» WHAT THIS TASK INVOLVES
Every line containing "after" should be identified and copied from the data below.
━━━━━━━━━━━━━━━━━━━━
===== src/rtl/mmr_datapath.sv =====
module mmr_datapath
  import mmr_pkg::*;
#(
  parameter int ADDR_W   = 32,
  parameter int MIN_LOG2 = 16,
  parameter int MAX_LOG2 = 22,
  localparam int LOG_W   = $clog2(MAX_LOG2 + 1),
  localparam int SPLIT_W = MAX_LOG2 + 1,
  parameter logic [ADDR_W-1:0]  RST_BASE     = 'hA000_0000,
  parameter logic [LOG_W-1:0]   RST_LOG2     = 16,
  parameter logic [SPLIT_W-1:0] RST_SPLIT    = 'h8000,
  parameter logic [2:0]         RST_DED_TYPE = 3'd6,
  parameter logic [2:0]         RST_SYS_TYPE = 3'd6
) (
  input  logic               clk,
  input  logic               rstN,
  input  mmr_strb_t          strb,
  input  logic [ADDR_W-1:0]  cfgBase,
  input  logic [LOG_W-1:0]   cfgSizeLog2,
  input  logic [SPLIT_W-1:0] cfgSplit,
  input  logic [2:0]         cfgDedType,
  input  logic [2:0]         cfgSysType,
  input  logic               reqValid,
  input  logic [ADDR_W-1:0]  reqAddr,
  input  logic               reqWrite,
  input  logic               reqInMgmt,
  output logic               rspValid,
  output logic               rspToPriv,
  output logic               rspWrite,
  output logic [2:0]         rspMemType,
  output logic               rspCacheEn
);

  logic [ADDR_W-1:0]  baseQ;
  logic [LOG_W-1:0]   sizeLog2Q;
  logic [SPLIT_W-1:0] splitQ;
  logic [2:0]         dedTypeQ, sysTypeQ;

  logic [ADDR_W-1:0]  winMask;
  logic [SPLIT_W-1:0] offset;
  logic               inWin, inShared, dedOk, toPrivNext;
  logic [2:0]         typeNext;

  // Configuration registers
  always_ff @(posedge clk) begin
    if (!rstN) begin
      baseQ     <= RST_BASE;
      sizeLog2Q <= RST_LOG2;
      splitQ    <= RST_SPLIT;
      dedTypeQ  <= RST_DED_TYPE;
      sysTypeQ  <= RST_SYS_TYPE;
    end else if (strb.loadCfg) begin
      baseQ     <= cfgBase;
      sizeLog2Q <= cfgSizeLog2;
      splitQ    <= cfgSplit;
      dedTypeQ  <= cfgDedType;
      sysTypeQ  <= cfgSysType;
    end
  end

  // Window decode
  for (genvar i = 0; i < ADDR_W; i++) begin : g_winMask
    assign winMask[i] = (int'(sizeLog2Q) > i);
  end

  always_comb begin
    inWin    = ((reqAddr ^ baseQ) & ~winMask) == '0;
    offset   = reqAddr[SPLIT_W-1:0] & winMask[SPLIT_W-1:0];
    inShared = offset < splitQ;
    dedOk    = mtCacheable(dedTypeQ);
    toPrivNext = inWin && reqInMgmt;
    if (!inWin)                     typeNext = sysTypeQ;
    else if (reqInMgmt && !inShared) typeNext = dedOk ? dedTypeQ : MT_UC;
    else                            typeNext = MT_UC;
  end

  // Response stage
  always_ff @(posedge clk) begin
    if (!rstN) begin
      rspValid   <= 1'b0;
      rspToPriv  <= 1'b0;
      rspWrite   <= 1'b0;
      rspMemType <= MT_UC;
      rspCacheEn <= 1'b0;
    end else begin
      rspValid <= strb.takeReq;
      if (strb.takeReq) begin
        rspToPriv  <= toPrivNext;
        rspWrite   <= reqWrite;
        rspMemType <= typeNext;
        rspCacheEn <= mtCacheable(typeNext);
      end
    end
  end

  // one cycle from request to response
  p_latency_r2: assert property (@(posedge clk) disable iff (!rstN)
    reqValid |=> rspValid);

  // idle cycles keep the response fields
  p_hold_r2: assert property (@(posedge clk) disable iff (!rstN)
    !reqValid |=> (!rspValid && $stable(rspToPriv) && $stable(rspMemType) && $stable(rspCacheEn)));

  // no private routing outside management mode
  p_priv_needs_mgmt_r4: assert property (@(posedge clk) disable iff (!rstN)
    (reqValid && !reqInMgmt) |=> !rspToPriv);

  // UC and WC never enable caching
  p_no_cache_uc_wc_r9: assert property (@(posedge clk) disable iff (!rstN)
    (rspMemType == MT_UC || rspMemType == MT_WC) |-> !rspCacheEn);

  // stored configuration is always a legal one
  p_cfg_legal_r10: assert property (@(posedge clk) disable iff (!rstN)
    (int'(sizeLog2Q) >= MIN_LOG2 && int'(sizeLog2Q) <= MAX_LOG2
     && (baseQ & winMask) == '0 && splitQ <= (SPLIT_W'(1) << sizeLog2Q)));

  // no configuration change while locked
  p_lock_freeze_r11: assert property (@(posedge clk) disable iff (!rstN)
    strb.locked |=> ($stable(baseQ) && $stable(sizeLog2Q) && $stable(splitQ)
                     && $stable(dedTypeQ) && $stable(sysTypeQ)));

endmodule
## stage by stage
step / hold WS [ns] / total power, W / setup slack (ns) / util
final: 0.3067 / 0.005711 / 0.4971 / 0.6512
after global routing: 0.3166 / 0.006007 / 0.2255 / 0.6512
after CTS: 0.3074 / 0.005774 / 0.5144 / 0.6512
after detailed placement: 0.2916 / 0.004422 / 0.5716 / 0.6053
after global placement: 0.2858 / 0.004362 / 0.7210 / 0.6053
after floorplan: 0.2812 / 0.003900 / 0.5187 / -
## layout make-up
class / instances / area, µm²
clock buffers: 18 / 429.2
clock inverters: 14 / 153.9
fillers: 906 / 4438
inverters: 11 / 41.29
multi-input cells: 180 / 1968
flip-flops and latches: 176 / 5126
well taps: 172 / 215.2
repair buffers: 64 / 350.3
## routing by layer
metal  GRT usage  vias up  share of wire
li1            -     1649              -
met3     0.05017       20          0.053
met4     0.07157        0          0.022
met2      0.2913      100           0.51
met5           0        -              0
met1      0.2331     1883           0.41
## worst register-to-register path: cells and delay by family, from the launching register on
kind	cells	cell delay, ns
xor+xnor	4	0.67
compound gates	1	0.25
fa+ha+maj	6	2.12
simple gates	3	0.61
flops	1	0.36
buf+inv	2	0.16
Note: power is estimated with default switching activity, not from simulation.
━━━━━━━━━━━━━━━━━━━━
» EXERCISE OUTPUT
after global routing: 0.3166 / 0.006007 / 0.2255 / 0.6512
after CTS: 0.3074 / 0.005774 / 0.5144 / 0.6512
after detailed placement: 0.2916 / 0.004422 / 0.5716 / 0.6053
after global placement: 0.2858 / 0.004362 / 0.7210 / 0.6053
after floorplan: 0.2812 / 0.003900 / 0.5187 / -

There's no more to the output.